• [Requirement]: Set down exactly the lines in the records below that run from the line with "die_y_um = 124.4" to the line with "crit_required_ns = 2.20", inclusive, and nothing more.

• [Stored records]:
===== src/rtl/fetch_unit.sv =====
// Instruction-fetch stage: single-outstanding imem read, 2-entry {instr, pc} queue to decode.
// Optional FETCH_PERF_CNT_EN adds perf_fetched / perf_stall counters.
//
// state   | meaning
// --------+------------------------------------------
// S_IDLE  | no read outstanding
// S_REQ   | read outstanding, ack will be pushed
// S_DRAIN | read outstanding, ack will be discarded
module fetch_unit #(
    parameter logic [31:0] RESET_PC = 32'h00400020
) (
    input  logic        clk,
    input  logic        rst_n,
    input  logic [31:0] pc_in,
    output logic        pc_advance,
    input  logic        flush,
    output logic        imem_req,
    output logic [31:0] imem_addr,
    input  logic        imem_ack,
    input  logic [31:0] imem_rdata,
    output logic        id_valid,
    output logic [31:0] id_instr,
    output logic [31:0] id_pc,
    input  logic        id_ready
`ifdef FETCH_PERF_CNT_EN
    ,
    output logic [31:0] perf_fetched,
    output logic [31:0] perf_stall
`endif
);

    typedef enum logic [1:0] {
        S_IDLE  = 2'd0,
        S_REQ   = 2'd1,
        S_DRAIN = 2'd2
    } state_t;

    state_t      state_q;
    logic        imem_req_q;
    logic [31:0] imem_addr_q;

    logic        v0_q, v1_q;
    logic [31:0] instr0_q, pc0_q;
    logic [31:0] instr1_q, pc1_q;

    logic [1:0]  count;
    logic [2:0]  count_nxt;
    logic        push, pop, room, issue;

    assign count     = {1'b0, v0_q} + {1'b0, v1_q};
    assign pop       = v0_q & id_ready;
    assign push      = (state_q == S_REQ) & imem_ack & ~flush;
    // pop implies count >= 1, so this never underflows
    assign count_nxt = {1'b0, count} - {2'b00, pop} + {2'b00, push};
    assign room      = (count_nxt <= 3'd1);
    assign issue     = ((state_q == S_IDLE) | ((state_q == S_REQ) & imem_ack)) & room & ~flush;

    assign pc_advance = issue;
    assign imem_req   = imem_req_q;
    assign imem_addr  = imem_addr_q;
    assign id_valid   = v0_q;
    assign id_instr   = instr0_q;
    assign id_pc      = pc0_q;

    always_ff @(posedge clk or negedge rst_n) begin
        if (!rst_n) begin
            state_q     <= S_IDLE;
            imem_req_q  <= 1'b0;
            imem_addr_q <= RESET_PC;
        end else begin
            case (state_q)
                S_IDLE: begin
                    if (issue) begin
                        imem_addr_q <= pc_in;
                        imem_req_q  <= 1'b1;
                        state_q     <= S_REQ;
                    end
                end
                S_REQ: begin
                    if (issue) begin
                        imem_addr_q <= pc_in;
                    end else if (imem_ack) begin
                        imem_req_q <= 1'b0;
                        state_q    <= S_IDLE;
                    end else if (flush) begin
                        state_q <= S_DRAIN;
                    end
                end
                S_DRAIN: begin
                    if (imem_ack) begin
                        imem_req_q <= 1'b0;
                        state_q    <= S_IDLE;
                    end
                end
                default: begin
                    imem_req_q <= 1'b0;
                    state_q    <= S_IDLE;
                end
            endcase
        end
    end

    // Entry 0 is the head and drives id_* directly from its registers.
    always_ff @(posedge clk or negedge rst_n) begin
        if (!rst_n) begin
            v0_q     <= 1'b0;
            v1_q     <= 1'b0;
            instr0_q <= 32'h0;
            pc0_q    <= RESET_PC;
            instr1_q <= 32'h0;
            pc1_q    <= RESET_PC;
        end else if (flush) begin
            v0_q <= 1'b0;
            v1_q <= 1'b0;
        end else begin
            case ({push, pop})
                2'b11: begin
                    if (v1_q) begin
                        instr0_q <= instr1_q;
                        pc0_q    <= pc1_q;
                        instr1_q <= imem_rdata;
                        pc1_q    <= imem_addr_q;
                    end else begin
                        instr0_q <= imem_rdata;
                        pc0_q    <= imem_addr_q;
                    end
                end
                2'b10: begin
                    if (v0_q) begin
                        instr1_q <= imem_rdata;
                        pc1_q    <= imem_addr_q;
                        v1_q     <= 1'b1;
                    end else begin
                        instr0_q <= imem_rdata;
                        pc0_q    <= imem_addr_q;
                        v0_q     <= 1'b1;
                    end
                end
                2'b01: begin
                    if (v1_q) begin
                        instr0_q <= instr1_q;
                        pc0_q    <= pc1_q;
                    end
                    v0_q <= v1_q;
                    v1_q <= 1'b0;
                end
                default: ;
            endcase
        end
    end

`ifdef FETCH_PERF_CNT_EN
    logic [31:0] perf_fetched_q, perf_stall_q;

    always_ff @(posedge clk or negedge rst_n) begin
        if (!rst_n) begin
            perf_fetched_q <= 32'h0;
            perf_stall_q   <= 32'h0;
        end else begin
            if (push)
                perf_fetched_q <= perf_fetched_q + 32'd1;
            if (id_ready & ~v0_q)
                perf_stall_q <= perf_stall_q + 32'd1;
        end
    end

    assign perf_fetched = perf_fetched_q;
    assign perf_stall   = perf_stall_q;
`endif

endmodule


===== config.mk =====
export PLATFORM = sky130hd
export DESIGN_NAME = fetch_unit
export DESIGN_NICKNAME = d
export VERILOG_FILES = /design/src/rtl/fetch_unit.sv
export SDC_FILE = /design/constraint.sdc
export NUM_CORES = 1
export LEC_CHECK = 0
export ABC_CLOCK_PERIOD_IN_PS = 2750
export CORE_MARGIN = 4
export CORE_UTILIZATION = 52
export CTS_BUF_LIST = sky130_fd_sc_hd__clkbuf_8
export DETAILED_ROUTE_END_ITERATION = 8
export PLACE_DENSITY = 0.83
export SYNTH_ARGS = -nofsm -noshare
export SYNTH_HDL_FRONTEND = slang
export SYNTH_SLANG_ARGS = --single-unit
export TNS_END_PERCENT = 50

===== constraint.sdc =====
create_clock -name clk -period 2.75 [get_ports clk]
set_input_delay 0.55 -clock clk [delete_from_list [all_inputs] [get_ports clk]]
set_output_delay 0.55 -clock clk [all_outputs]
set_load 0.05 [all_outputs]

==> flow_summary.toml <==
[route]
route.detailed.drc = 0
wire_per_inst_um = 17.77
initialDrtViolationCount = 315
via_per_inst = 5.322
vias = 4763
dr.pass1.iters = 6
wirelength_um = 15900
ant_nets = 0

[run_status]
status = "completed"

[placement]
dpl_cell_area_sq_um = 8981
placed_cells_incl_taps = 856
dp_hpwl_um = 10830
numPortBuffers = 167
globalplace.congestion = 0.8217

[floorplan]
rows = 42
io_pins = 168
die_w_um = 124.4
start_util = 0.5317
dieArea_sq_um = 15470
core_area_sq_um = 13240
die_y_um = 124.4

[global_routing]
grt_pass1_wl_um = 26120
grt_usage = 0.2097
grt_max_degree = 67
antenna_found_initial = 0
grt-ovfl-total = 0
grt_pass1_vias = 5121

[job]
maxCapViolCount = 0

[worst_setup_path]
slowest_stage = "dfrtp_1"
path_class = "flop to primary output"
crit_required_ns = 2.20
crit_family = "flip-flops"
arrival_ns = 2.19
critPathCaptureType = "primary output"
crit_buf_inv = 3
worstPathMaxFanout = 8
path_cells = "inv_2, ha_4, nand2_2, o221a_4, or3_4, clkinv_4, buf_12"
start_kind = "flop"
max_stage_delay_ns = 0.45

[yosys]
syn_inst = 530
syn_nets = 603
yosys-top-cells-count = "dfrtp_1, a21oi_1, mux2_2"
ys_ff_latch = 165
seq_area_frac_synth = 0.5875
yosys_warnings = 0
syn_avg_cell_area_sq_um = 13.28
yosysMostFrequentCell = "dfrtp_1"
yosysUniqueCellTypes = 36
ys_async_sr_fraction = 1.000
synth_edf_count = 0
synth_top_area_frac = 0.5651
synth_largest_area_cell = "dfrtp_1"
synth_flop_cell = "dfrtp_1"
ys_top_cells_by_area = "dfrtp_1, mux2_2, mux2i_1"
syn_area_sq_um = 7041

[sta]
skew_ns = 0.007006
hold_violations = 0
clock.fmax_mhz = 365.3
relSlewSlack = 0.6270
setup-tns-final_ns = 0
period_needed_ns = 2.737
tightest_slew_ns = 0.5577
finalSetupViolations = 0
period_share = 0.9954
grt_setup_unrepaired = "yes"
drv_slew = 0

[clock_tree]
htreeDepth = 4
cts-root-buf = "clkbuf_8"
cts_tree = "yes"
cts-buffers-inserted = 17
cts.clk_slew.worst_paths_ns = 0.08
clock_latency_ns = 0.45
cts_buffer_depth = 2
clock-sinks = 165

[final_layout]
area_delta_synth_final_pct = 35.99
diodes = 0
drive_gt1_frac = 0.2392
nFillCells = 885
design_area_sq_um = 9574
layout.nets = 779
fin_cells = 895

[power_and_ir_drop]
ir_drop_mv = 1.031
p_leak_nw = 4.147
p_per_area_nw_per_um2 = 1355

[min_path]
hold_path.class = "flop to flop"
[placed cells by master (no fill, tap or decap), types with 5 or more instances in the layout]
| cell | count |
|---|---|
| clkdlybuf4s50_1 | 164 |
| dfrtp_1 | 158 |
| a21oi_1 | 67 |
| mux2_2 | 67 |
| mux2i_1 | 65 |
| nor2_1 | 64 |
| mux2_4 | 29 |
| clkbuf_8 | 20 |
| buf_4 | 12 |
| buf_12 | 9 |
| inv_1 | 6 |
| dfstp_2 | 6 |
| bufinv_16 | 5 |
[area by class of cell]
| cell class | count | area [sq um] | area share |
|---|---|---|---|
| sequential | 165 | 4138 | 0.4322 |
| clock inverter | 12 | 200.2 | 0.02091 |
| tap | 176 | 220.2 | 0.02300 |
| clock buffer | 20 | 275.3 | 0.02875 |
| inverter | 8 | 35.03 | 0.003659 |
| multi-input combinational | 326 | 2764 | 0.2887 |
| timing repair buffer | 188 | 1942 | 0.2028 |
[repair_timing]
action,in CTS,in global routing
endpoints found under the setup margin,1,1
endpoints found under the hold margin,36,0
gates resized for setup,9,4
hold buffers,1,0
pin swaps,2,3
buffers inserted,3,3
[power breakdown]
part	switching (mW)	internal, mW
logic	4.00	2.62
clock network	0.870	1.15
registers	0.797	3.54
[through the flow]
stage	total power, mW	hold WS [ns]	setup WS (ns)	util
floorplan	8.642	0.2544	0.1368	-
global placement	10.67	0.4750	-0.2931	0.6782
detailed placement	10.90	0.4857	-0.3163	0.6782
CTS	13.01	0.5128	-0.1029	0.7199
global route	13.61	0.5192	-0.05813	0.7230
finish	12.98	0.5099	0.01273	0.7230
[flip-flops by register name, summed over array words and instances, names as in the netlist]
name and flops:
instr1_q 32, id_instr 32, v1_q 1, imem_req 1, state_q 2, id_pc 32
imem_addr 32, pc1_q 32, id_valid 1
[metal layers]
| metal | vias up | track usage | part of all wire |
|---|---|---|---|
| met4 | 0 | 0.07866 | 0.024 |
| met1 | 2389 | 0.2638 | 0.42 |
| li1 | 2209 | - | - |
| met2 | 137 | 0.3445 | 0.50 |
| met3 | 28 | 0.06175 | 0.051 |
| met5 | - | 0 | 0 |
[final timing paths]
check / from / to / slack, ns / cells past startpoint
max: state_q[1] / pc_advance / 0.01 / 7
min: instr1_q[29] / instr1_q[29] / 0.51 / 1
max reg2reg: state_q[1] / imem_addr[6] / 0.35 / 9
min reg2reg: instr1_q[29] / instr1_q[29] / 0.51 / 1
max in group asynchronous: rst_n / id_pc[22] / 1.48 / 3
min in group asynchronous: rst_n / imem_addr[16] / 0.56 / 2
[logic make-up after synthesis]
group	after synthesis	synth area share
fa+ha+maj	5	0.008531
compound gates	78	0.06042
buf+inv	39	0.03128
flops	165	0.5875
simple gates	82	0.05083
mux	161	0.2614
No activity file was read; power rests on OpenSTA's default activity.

...

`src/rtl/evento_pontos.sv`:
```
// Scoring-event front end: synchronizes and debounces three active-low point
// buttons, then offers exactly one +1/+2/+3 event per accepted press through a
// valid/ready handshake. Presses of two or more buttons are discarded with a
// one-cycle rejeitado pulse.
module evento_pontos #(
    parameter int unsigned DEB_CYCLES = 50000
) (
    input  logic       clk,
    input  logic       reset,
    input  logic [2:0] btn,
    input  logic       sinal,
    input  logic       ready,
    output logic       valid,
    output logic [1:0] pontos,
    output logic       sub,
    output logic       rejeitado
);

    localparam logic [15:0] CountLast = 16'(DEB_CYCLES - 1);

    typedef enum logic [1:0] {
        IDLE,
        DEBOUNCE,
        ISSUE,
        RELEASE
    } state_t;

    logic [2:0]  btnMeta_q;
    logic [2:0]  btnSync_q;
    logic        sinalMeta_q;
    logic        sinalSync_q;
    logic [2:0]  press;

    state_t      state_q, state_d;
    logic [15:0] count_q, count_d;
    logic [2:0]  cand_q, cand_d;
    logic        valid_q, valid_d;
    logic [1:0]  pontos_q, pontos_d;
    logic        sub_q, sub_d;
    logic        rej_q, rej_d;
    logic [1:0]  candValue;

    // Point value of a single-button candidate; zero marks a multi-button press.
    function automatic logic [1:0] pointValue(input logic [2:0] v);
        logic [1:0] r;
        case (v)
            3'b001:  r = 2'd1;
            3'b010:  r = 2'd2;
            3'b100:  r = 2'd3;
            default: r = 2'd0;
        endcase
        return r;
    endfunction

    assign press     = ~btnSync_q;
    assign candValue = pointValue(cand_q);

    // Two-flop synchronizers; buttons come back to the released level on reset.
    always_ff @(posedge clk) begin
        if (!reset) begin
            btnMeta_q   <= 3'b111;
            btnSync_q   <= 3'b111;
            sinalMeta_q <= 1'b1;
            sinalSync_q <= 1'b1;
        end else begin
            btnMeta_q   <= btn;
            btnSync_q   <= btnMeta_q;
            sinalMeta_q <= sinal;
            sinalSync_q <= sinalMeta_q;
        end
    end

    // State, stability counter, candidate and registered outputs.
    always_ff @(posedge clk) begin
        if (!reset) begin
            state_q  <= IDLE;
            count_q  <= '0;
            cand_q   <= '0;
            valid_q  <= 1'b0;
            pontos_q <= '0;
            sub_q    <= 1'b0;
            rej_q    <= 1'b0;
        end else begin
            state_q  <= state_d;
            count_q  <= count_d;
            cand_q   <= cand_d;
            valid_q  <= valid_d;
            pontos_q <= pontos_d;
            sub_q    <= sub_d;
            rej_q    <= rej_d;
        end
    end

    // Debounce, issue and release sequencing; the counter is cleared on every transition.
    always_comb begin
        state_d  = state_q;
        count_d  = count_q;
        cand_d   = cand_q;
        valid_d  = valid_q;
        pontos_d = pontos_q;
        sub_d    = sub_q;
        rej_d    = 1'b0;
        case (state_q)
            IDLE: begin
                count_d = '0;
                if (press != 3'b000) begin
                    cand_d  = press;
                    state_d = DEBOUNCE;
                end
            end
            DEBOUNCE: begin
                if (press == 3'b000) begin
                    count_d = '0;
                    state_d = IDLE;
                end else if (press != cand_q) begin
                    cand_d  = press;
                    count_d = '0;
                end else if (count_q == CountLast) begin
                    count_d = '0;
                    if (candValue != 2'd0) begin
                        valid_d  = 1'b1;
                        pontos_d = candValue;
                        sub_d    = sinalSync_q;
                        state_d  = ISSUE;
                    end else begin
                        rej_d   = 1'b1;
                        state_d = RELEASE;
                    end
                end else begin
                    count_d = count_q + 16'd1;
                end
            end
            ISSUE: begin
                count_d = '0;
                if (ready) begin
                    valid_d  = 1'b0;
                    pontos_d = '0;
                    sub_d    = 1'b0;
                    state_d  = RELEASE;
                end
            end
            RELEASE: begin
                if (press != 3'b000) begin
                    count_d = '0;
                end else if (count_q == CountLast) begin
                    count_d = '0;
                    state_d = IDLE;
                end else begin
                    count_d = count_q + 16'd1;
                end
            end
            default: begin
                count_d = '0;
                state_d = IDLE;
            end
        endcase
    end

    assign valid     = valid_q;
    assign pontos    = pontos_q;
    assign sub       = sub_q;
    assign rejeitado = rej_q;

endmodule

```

• [Exercise output]:
die_y_um = 124.4

[global_routing]
grt_pass1_wl_um = 26120
grt_usage = 0.2097
grt_max_degree = 67
antenna_found_initial = 0
grt-ovfl-total = 0
grt_pass1_vias = 5121

[job]
maxCapViolCount = 0

[worst_setup_path]
slowest_stage = "dfrtp_1"
path_class = "flop to primary output"
crit_required_ns = 2.20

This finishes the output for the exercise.